> What the task asks
Once you reach the line containing "export SETUP_SLACK_MARGIN = 0.15" in the data below, restate each line word for word up to and including the one containing "set_load 0.02 [all_outputs]".

> Dataset excerpts

···

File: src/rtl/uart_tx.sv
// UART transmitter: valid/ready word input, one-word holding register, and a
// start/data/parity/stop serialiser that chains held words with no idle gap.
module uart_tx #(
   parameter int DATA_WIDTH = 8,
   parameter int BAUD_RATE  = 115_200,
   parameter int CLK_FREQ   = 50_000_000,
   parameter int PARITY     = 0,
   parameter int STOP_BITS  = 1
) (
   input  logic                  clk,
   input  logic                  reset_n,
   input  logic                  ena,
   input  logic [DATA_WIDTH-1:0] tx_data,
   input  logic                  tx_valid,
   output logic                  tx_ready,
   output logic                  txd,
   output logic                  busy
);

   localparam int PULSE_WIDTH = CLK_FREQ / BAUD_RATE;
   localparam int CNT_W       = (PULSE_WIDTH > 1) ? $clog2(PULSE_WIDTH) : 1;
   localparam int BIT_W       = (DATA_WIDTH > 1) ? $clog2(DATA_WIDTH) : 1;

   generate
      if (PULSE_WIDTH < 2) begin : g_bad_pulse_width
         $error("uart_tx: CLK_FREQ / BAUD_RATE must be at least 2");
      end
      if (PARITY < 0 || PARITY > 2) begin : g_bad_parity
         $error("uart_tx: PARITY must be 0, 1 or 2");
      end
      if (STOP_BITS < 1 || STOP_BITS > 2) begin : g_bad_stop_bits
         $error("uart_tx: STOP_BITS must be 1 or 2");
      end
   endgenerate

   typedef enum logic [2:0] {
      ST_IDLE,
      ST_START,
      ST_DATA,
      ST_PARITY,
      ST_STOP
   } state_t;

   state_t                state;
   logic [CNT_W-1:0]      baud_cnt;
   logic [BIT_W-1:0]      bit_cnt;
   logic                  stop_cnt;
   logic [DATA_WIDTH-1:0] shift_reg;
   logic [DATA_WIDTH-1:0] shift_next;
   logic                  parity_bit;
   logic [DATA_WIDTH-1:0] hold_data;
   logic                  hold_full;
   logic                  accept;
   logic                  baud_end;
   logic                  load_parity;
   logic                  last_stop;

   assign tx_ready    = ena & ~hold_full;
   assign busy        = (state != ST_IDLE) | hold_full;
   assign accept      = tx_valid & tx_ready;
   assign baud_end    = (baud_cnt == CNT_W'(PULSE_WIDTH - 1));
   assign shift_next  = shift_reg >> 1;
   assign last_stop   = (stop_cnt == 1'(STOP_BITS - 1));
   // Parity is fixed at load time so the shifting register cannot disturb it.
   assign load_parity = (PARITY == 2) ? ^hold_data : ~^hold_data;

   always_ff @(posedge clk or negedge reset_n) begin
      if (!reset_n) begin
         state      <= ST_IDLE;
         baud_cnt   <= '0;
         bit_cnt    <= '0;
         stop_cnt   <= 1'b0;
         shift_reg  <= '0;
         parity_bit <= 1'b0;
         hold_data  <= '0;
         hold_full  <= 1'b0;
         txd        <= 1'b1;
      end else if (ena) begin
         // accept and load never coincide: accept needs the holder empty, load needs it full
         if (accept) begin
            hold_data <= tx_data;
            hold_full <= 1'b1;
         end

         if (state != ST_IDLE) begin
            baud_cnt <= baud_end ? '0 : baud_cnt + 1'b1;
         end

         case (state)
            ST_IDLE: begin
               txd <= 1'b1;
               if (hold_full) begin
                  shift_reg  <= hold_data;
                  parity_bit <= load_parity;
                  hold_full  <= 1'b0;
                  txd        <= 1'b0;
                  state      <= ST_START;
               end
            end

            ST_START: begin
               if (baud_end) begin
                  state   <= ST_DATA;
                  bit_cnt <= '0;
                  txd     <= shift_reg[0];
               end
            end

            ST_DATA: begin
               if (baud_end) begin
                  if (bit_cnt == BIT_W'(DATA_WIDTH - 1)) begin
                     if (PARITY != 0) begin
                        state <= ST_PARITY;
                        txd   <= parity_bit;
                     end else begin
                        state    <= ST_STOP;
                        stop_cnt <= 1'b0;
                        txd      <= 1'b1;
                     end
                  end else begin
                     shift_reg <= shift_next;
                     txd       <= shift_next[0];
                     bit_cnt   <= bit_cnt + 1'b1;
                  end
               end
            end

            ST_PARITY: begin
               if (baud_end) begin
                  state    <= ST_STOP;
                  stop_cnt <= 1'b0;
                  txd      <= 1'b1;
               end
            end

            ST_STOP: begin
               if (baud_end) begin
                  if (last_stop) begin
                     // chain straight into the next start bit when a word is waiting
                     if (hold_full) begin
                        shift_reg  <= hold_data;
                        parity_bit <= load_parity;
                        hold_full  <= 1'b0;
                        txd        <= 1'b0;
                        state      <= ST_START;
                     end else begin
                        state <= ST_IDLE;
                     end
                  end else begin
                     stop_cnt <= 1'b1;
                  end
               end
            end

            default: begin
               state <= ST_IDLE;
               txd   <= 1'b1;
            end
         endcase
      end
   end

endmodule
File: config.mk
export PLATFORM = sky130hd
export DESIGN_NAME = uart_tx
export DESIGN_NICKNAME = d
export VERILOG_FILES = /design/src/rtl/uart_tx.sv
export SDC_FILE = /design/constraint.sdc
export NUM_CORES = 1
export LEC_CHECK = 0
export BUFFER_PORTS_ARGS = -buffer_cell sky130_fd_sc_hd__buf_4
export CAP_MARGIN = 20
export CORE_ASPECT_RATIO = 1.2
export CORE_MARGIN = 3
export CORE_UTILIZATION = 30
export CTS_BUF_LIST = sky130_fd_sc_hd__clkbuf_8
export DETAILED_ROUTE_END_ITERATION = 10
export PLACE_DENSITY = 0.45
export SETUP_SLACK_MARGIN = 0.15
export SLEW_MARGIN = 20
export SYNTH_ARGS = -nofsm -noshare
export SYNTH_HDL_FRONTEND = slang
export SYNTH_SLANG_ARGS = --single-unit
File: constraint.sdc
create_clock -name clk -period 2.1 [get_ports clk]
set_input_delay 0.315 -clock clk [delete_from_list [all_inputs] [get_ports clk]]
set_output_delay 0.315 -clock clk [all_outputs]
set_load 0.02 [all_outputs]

···

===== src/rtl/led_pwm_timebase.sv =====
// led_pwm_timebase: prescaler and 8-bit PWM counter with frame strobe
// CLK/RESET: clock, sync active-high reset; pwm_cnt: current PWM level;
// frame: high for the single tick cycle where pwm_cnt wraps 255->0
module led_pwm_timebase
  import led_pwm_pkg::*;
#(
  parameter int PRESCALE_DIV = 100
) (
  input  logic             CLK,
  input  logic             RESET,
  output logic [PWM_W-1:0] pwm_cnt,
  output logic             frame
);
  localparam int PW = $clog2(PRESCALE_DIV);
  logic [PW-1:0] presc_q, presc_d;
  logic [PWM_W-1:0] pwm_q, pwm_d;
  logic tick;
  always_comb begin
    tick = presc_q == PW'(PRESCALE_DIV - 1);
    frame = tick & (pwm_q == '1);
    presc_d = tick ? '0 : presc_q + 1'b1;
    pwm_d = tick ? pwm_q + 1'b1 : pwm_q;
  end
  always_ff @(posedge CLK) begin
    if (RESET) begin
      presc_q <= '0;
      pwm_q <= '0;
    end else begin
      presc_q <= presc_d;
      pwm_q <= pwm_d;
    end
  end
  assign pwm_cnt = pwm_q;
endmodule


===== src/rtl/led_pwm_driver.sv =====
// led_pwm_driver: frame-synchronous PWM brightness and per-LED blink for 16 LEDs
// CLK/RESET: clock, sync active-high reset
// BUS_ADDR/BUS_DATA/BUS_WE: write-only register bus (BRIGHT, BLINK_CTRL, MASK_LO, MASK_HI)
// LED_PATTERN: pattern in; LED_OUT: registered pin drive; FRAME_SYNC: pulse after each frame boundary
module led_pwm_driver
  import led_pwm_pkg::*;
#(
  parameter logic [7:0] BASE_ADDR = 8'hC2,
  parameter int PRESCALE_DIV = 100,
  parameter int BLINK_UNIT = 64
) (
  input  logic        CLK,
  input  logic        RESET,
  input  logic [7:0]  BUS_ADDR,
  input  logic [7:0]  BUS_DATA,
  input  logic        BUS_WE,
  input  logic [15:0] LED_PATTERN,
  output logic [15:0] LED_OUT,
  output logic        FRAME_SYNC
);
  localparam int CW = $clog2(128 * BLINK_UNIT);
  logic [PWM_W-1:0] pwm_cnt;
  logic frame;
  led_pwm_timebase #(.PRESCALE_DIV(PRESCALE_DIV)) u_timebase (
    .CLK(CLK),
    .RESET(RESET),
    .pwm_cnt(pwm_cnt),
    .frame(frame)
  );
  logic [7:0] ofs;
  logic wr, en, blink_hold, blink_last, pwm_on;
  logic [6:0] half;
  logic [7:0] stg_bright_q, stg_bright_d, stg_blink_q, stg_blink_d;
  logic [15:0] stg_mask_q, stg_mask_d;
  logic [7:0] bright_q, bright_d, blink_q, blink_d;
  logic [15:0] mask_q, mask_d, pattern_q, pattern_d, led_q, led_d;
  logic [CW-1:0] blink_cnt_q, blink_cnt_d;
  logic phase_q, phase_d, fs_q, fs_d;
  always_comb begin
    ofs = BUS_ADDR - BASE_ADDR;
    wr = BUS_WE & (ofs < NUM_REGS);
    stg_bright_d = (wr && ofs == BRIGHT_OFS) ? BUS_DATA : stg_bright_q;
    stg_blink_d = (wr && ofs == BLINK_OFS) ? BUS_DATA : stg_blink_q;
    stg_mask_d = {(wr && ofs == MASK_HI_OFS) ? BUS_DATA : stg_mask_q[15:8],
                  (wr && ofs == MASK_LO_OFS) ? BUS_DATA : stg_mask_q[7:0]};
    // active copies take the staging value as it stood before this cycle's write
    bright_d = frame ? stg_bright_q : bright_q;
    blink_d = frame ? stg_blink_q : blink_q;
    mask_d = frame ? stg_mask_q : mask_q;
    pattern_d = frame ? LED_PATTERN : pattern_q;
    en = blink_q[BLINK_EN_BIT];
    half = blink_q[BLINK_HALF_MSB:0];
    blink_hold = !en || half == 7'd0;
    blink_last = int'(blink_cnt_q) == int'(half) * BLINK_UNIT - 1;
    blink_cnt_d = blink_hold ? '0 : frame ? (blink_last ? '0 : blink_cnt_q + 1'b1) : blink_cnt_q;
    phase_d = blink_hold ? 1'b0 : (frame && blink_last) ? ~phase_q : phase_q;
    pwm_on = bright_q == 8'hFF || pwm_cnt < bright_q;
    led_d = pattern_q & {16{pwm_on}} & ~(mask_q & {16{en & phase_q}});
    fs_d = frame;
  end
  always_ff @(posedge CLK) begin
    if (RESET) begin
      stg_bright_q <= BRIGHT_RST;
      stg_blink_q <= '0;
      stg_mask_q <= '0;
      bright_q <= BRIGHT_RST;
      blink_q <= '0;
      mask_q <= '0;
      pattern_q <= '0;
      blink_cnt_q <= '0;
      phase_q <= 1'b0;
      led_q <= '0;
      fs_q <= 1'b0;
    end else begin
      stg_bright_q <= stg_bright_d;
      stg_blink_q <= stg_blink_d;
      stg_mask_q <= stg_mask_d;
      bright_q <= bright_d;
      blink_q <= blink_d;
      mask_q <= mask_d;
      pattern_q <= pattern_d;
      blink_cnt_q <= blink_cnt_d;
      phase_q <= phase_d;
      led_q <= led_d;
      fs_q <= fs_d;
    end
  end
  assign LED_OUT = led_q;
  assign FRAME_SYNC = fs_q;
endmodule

···

> Solution
export SETUP_SLACK_MARGIN = 0.15
export SLEW_MARGIN = 20
export SYNTH_ARGS = -nofsm -noshare
export SYNTH_HDL_FRONTEND = slang
export SYNTH_SLANG_ARGS = --single-unit
File: constraint.sdc
create_clock -name clk -period 2.1 [get_ports clk]
set_input_delay 0.315 -clock clk [delete_from_list [all_inputs] [get_ports clk]]
set_output_delay 0.315 -clock clk [all_outputs]
set_load 0.02 [all_outputs]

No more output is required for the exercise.